**Work to be completed**
Identify each line below that contains the word "unsigned", and copy it out.

START Exercise data

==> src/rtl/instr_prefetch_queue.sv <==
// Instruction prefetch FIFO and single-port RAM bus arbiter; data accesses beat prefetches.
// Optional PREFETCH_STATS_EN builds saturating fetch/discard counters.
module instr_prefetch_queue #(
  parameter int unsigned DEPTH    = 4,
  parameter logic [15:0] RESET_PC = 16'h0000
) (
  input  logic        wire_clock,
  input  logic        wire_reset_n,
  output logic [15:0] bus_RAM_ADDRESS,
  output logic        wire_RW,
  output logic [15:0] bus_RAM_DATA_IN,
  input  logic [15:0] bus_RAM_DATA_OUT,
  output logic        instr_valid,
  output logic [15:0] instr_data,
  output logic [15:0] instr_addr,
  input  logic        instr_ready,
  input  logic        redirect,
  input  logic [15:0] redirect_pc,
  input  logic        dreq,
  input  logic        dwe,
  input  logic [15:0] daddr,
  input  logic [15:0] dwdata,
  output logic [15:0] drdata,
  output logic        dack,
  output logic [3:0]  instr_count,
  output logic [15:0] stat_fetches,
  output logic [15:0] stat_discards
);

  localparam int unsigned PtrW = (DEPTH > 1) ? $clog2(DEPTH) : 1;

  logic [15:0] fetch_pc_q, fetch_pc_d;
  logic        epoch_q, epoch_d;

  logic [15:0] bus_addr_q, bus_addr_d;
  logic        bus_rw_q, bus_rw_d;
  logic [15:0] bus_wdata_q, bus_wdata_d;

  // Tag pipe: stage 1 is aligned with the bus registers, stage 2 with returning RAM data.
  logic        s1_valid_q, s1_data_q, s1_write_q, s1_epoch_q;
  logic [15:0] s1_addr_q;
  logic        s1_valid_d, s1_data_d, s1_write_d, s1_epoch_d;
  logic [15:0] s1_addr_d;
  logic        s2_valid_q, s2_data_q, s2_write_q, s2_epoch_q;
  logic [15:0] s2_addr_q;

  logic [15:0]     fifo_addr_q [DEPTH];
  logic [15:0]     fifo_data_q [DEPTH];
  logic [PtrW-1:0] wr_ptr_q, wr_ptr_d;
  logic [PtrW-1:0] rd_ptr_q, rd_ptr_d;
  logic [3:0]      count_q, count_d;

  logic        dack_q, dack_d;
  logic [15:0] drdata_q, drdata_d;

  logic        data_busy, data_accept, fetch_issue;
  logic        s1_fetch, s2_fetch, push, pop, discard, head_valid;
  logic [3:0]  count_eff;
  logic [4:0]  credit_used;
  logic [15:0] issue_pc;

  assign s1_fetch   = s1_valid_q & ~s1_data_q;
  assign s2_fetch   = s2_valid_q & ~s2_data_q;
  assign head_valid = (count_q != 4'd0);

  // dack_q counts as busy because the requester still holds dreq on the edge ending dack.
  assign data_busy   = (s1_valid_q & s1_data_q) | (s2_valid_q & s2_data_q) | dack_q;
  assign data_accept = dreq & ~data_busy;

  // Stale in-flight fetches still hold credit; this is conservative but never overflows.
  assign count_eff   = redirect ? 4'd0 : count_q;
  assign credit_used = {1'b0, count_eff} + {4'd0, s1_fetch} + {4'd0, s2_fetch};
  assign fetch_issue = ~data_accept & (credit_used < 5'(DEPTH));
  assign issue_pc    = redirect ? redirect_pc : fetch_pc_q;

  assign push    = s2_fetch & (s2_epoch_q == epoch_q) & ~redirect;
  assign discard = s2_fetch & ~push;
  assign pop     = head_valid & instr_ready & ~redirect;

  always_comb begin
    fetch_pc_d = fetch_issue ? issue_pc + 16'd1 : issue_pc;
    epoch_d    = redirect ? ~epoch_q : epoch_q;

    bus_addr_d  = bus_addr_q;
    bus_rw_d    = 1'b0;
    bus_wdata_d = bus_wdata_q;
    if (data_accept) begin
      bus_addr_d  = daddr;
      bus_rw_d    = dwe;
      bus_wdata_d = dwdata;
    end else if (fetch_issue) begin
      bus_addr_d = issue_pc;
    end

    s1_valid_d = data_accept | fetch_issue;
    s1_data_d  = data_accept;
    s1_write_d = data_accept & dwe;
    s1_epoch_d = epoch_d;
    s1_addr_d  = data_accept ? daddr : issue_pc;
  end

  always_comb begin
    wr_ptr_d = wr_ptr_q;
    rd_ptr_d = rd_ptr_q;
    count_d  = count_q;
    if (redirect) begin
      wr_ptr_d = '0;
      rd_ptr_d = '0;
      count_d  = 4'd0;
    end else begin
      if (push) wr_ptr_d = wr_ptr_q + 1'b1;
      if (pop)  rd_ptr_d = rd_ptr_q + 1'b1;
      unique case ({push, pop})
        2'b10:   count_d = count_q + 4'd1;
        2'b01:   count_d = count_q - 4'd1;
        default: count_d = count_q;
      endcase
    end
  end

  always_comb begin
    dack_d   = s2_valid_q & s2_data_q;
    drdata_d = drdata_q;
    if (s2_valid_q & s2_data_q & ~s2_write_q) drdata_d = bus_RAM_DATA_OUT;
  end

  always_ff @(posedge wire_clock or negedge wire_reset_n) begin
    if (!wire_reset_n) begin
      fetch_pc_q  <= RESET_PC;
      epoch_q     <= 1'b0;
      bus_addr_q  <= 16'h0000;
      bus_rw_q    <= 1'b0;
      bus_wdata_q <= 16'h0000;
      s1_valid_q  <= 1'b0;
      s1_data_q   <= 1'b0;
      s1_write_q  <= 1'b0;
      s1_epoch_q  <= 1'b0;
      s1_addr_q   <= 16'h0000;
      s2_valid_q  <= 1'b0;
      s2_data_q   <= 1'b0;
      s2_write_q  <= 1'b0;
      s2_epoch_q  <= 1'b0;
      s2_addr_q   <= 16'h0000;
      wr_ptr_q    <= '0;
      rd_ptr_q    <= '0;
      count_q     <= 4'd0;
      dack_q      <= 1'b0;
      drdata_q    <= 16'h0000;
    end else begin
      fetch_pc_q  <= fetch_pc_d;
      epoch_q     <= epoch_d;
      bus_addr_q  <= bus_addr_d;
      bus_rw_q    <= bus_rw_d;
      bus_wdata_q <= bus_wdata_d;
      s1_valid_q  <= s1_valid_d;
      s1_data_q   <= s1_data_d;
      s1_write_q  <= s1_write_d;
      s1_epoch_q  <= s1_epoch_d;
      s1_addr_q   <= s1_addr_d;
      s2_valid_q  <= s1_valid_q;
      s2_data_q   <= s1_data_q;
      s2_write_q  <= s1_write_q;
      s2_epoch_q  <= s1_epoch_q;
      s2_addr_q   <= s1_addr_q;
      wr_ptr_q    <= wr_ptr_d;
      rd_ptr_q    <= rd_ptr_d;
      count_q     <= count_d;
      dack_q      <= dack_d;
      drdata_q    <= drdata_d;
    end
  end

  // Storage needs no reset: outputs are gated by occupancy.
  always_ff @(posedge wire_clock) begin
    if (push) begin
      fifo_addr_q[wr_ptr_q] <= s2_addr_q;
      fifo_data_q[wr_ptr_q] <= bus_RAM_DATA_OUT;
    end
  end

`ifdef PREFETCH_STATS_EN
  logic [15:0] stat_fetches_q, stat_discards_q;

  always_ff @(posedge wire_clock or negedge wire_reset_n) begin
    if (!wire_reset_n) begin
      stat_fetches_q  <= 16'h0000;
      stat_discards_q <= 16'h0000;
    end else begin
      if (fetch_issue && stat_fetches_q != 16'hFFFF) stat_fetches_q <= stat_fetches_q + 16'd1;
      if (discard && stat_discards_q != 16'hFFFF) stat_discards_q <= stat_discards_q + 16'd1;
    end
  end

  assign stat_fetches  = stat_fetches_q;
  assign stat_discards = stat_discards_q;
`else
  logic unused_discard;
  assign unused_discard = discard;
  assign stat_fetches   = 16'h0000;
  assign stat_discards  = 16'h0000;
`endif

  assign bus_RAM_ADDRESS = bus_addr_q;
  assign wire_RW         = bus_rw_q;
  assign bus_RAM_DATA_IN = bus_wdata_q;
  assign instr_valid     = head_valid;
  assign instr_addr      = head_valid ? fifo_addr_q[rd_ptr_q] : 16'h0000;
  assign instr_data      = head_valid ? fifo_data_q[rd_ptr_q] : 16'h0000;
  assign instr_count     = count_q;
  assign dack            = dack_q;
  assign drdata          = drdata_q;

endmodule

END Exercise data

**Result**
  parameter int unsigned DEPTH    = 4,
  localparam int unsigned PtrW = (DEPTH > 1) ? $clog2(DEPTH) : 1;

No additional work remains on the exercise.